SynthVC: Leveraging Synthetic Data for End-to-End Low Latency Streaming Voice Conversion
Zhao Guo, Ziqian Ning, Guobin Ma, Lei Xie
TL;DR
SynthVC tackles real-time streaming voice conversion by removing reliance on content-speaker disentanglement and external linguistic features. It leverages a neural codec backbone (AudioDec) and a latent-space Converter to perform direct timbre mapping, trained with synthetic parallel data generated from a pre-trained zero-shot VC model Seed-VC. A two-stage training regime with latent alignment and adversarial refinement yields state-of-the-art naturalness and speaker similarity while achieving an end-to-end latency of 77.1 ms.
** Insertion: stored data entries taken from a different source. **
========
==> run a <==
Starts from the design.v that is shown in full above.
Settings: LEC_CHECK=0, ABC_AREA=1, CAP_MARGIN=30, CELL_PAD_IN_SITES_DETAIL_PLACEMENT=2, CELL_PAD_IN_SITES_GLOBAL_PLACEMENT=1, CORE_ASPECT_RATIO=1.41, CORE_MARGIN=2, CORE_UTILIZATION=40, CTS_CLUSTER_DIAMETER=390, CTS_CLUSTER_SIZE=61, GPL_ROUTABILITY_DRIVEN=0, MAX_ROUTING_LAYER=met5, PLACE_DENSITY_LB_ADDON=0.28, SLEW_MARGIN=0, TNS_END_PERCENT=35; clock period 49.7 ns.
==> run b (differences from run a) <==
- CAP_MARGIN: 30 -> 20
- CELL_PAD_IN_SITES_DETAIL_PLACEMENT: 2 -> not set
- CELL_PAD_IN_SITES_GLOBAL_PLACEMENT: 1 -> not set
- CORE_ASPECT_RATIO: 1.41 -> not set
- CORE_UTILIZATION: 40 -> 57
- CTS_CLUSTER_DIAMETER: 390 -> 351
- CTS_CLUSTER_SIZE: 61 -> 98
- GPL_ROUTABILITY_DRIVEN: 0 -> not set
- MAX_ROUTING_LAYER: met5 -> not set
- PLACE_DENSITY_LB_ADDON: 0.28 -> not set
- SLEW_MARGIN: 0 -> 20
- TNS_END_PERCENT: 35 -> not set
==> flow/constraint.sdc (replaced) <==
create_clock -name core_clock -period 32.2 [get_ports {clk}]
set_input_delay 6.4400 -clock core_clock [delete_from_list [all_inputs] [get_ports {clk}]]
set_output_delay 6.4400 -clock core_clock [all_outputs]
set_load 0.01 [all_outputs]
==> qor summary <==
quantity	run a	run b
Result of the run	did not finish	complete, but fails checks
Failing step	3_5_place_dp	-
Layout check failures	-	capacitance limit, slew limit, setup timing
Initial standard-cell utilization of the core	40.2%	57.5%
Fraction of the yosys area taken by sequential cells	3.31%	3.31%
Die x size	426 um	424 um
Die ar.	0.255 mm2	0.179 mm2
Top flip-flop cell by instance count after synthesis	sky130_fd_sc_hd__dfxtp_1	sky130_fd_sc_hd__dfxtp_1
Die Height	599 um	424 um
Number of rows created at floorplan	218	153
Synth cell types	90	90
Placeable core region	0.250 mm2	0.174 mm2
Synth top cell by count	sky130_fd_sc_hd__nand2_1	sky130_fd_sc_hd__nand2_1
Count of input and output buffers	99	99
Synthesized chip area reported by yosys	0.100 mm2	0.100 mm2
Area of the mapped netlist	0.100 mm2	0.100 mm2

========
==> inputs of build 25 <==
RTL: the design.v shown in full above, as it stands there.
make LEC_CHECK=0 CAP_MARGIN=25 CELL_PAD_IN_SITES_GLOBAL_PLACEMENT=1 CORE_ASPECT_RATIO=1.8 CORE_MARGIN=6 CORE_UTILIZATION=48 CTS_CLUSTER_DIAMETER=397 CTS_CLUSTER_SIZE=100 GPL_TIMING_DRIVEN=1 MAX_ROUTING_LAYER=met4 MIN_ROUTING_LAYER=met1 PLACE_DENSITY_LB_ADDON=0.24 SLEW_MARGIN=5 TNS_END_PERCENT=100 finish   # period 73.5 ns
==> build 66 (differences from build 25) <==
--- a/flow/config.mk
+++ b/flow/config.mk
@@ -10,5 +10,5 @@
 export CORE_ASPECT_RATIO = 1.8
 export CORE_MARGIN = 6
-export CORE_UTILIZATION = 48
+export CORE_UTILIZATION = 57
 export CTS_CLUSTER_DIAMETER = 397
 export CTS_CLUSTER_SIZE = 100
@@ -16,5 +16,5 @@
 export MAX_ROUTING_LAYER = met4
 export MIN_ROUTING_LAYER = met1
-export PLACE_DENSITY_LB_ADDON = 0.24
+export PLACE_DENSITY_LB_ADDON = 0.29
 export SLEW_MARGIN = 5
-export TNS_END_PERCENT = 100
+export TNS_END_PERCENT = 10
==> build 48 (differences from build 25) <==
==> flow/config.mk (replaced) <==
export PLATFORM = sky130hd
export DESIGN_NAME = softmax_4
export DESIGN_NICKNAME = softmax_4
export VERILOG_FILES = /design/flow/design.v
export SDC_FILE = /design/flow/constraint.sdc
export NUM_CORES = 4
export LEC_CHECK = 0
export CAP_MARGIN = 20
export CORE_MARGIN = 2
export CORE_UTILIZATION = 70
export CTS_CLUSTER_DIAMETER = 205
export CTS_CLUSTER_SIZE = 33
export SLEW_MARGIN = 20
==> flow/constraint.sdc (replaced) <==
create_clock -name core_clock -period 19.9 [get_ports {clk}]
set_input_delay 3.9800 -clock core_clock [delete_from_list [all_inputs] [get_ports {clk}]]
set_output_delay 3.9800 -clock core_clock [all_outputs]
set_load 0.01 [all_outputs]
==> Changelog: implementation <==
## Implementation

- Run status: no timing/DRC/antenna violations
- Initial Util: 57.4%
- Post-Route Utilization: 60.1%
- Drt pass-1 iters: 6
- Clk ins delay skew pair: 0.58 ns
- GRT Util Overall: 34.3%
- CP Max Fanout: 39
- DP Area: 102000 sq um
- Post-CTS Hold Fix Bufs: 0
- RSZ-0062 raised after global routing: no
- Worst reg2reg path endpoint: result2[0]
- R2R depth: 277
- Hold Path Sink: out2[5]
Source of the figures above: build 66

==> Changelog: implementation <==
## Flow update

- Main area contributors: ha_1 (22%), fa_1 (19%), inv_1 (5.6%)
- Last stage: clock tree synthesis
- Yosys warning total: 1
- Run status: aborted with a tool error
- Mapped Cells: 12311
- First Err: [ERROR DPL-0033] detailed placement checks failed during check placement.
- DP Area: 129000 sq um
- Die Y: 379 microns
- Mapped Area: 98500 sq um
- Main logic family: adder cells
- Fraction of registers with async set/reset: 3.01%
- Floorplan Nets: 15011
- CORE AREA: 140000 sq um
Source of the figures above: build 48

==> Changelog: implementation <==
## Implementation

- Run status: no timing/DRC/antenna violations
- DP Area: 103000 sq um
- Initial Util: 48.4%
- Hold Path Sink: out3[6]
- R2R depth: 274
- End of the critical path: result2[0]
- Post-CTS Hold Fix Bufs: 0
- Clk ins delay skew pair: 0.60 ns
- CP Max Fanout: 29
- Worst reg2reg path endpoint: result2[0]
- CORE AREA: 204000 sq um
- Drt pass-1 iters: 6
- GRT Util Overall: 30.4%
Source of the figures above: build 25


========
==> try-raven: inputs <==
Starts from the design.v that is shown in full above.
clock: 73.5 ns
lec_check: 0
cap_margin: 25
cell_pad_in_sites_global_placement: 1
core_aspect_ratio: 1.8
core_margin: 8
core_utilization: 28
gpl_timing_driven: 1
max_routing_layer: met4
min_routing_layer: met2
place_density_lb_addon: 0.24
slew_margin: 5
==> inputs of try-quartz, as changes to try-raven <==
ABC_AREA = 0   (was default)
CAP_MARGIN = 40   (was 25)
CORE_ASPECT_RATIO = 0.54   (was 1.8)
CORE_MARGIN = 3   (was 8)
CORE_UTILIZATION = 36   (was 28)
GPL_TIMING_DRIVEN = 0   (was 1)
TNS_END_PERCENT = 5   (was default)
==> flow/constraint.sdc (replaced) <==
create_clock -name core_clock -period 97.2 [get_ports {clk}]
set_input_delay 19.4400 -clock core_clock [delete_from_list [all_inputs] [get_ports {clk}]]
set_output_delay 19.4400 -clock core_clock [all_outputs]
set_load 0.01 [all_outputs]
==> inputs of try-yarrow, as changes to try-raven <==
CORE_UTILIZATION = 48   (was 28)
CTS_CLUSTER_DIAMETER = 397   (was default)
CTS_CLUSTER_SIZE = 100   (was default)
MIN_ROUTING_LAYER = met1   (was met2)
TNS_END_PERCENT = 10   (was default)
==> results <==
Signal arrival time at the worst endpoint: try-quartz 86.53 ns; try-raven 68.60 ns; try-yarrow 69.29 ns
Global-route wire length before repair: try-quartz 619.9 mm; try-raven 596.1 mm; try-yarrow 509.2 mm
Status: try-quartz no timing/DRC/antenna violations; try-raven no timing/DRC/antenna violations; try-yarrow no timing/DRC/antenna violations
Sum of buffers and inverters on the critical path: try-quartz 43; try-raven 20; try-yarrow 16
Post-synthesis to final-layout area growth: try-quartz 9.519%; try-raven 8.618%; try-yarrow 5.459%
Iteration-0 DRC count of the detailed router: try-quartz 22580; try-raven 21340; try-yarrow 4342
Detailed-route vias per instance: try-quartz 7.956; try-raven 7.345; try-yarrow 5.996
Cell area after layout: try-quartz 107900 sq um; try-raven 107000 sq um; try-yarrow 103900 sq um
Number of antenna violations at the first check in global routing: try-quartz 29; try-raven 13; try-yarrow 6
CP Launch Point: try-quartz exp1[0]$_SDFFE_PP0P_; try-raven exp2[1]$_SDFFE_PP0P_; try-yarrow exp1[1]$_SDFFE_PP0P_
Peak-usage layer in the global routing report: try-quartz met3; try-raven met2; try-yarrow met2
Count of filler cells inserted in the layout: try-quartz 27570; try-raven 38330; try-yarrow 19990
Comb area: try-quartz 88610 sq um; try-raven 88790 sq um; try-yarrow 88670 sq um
[design/flow/run.sh]
#!/bin/bash
# the make line also repeats each setting of config.mk as NAME=value (left out here)
make -C /OpenROAD-flow-scripts/flow DESIGN_CONFIG=/design/flow/config.mk WORK_HOME=/design/flow/orfs CLKGATE_MAP_FILE= finish
[design/flow/config.mk]
export PLATFORM = sky130hd
export DESIGN_NAME = cordic_native
export DESIGN_NICKNAME = cordic_native
export VERILOG_FILES = /design/flow/design.v
export SDC_FILE = /design/flow/constraint.sdc
export NUM_CORES = 4
export LEC_CHECK = 0
export ABC_AREA = 1
export CAP_MARGIN = 20
export CORE_MARGIN = 2
export CORE_UTILIZATION = 72
export CTS_CLUSTER_SIZE = 72
export PLACE_DENSITY = 0.65
export SETUP_SLACK_MARGIN = 0.37
export SLEW_MARGIN = 20
[design/flow/constraint.sdc]
create_clock -name core_clock -period 2.81 [get_ports {I_clk}]
set_input_delay 0.5620 -clock core_clock [delete_from_list [all_inputs] [get_ports {I_clk}]]
set_output_delay 0.5620 -clock core_clock [all_outputs]
set_load 0.01 [all_outputs]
The approach demonstrates that synthetic data can effectively substitute for non-parallel data and ASR-based features in streaming VC, enabling efficient, high-fidelity waveform-to-waveform conversion for real-time use.
Abstract
Voice Conversion (VC) aims to modify a speaker's timbre while preserving linguistic content. While recent VC models achieve strong performance, most struggle in real-time streaming scenarios due to high latency, dependence on ASR modules, or complex speaker disentanglement, which often results in timbre leakage or degraded naturalness. We present SynthVC, a streaming end-to-end VC framework that directly learns speaker timbre transformation from synthetic parallel data generated by a pre-trained zero-shot VC model. This design eliminates the need for explicit content-speaker separation or recognition modules. Built upon a neural audio codec architecture, SynthVC supports low-latency streaming inference with high output fidelity. Experimental results show that SynthVC outperforms baseline streaming VC systems in both naturalness and speaker similarity, achieving an end-to-end latency of just 77.1 ms.